- Aim of the task: Find every line in the records below that contains "down", and copy it.

Stored data
• • • • •
From an optimization exercise on the open Yosys and OpenROAD flow, aimed at small area, a short achievable clock period and few clock cycles per item; shortcuts taken in it are not production practice.
Function was checked by simulation only, so behaviour that the tests miss may differ from the original.
Power and IR drop assume default switching activity.

==> flow/design.v (excerpt) <==
module qmx_unit (
    input  wire        clk,
    input  wire        rst_n,       
    input  wire        in_valid,
    output wire        in_ready,
    input  wire [31:0] in_data,     
    input  wire        in_act,      
    input  wire [3:0]  in_fmt,      
    input  wire        in_rz,       
    output wire        out_valid,
    input  wire        out_ready,
    output wire [31:0] out_word,    
    output wire        out_we       
);
==> flow/config.mk <==
export PLATFORM = sky130hd
export DESIGN_NAME = qmx_unit
export DESIGN_NICKNAME = qmx_unit
export VERILOG_FILES = /design/flow/design.v
export SDC_FILE = /design/flow/constraint.sdc
export NUM_CORES = 4
export LEC_CHECK = 0
export ABC_AREA = 1
export CAP_MARGIN = 20
export CORE_MARGIN = 2
export CORE_UTILIZATION = 40
export CTS_CLUSTER_DIAMETER = 70
export CTS_CLUSTER_SIZE = 24
export SLEW_MARGIN = 20
==> flow/constraint.sdc <==
create_clock -name core_clock -period 18.0 [get_ports {clk}]
set_input_delay 3.6000 -clock core_clock [delete_from_list [all_inputs] [get_ports {clk}]]
set_output_delay 3.6000 -clock core_clock [all_outputs]
set_load 0.01 [all_outputs]
standard.sh (not shown) runs the stock make flow with config.mk's settings and CLKGATE_MAP_FILE= SYNTH_SCRIPT=/design/flow/synth_recipe.tcl, a recipe that flattens the netlist after the stock synthesis.
==> flow/flow/run.sh <==
#!/bin/bash
set -euo pipefail
export BUFFER_PORTS_ARGS="-buffer_cell sky130_fd_sc_hd__buf_2"
export SETUP_SLACK_MARGIN=$(cat flow/setup_margin)
bash standard.sh > standard.log 2>&1
==> flow/flow/setup_margin <==
13.2
The starting point finished with timing, DRC and antenna clean.
Testbench counts at the start, summed over its fixed seeds: cycles 33,040, blocks 1,024.
==> next run, changes <==
--- a/flow/config.mk
+++ b/flow/config.mk
@@ -11,3 +11,3 @@
 export CORE_UTILIZATION = 40
-export CTS_CLUSTER_DIAMETER = 70
+export CTS_CLUSTER_DIAMETER = 100
 export CTS_CLUSTER_SIZE = 24
Result: The new run produced a clean layout; sequential cell count does not change; synthesized cell count stays the same; die area stays the same; design area is lower by 1.2%; sequential share of layout area is higher by 0.77 points; worst setup slack is better by 0.016 ns; routed wire length stays flat; synthesized area does not change; combinational power hardly moves.
==> next run, changes <==
--- a/flow/flow/run.sh
+++ b/flow/flow/run.sh
@@ -2,2 +2,6 @@
 set -euo pipefail
+rm -rf scripts_local
+cp -r "$FLOW_HOME/scripts" scripts_local
+cp flow/abc_area.script scripts_local/abc_area.script
+export SCRIPTS_DIR="$PWD/scripts_local"
 export BUFFER_PORTS_ARGS="-buffer_cell sky130_fd_sc_hd__buf_2"
==> flow/flow/abc_area.script (new file) <==
strash
dc2
dch -f
amap
strash
dch -f
amap
topo
buffer -c
Outcome: Global-route usage rises by 0.34 points. Hold slack hardly moves. Total power falls by 1.4%. First-iteration DRC count rises by 27%. Utilization rises by 1.6 points. Die area falls by 3.6%. Clock power falls by about 1%.
==> next run, changes <==
==> flow/flow/abc_area.script (replaced) <==
strash
dc2
dch -f
amap
strash
dch -f
amap
--- a/flow/config.mk
+++ b/flow/config.mk
@@ -11,2 +11,3 @@
 export CORE_UTILIZATION = 40
+export CTS_BUF_LIST = sky130_fd_sc_hd__clkbuf_8 sky130_fd_sc_hd__clkbuf_16
 export CTS_CLUSTER_DIAMETER = 100
Result: Maximum frequency went up by 1.1%. Global-route usage went down by 0.14 points. Clock power went up by about 0.7%. Non-clock buffer count went down by 6.
==> next run, changes <==
--- a/flow/config.mk
+++ b/flow/config.mk
@@ -11,3 +11,2 @@
 export CORE_UTILIZATION = 40
-export CTS_BUF_LIST = sky130_fd_sc_hd__clkbuf_8 sky130_fd_sc_hd__clkbuf_16
 export CTS_CLUSTER_DIAMETER = 100
Worst setup slack barely changes.
Combinational power hardly moves.
Die area is unchanged.
Cell area stays the same.
Power barely changes.

---

Starting RTL as in the previous note.
export LEC_CHECK = 0
export ABC_AREA = 1
export CAP_MARGIN = 20
export CORE_MARGIN = 2
export CORE_UTILIZATION = 40
export CTS_CLUSTER_DIAMETER = 100
export CTS_CLUSTER_SIZE = 30
export SLEW_MARGIN = 20
create_clock -name core_clock -period 18.0 [get_ports {clk}]
==> flow/flow/run.sh <==
#!/bin/bash
set -euo pipefail
export BUFFER_PORTS_ARGS="-buffer_cell sky130_fd_sc_hd__buf_2"
export SETUP_SLACK_MARGIN=$(cat flow/setup_margin)
bash standard.sh > standard.log 2>&1
Scripts as last shown in full above: flow/flow/setup_margin
The starting point passed the timing, DRC and antenna checks.
Testbench counts at the start, summed over its fixed seeds: cycles 33,040, blocks 1,024.
Edit:
==> flow/flow/setup_margin (replaced) <==
13.1
Settings changed: CTS_CLUSTER_SIZE 30 to 24.
Critical path depth is unchanged.
Global-route usage went up by 0.20 points.
Maximum frequency stays flat.
Power climbs by 4.3%.
Edit:
--- a/flow/flow/run.sh
+++ b/flow/flow/run.sh
@@ -2,2 +2,6 @@
 set -euo pipefail
+rm -rf scripts_local
+cp -r "$FLOW_HOME/scripts" scripts_local
+cp flow/abc_area.script scripts_local/abc_area.script
+export SCRIPTS_DIR="$PWD/scripts_local"
 export BUFFER_PORTS_ARGS="-buffer_cell sky130_fd_sc_hd__buf_2"
==> flow/flow/abc_area.script (new file) <==
strash
dc2
dch -f
amap
strash
dch -f
amap
==> flow/flow/setup_margin (replaced) <==
13.2
Settings changed: CTS_BUF_LIST set to sky130_fd_sc_hd__clkbuf_8, CTS_CLUSTER_DIAMETER 100 to 90, CTS_CLUSTER_SIZE 24 to 18.
First-iteration DRC count goes up by 9.8%.
Non-clock buffer count grows by 33.
Worst hold slack gets worse by 0.010 ns.
Power goes down by 6.3%.
Edit:
==> flow/flow/abc_area.script (replaced) <==
strash
dc2
dch -f
amap
strash
dch -f
amap
topo
stime -c
buffer -c
upsize -c
dnsize -c
Settings changed: CTS_BUF_LIST sky130_fd_sc_hd__clkbuf_8 to not set, CTS_CLUSTER_DIAMETER 90 to 100, CTS_CLUSTER_SIZE 18 to 24.
- The new run finished with timing, DRC and antenna clean
- power climbs by 5.5%
- register-to-register slack gets better by 0.04 ns
- core utilization drops by 0.57 points
- clock power climbs by 21%
- worst setup slack gets better by 0.079 ns

[static timing again, ports no longer ideal]
The flow's constraints put no driver on any port. The routed layouts listed below were extracted and timed again, unchanged, in two steps. Step 1 assumes that a clkbuf_16 drives the clock port and a buf_2 every other input. Step 2 times the ports against the registers' clock, not the clock port: input delays grow and output delays shrink by t, the midpoint of the rising clock arrivals with the driver on. a / b / c = ideal ports / drivers / drivers and shift; a / b = the first two.
| run | shift t [ns] | slack for setup (ns) | worst slew at a driven data input, ns |
|---|---|---|---|
| the first run of note 1 | 0.619 | 13.301 / 13.248 / 12.830 | 0.04 |
| the second run of note 1 | 0.605 | 13.316 / 13.264 / 12.841 | 0.04 |
| the third run of note 1 | 0.610 | 13.264 / 13.207 / 12.799 | 0.03 |
| the fourth run of note 1 | 0.609 | 13.314 / 13.258 / 12.840 | 0.04 |
| the fifth run of note 1 | 0.610 | 13.314 / 13.258 / 12.838 | 0.04 |
| the first run of note 2 | 0.660 | 13.250 / 13.194 / 12.825 | 0.04 |
| the second run of note 2 | 0.606 | 13.247 / 13.194 / 12.835 | 0.04 |
| the third run of note 2 | 0.689 | 13.196 / 13.145 / 12.778 | 0.04 |
| the fourth run of note 2 | 0.609 | 13.274 / 13.223 / 12.847 | 0.04 |
After both steps every run listed still meets setup and hold. The setup slack of the fifth run of note 1, which loses most, moves by -0.056 ns with the drivers and by -0.476 ns with both steps.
• • • • •
- Solution:
Result: Maximum frequency went up by 1.1%. Global-route usage went down by 0.14 points. Clock power went up by about 0.7%. Non-clock buffer count went down by 6.
Power goes down by 6.3%.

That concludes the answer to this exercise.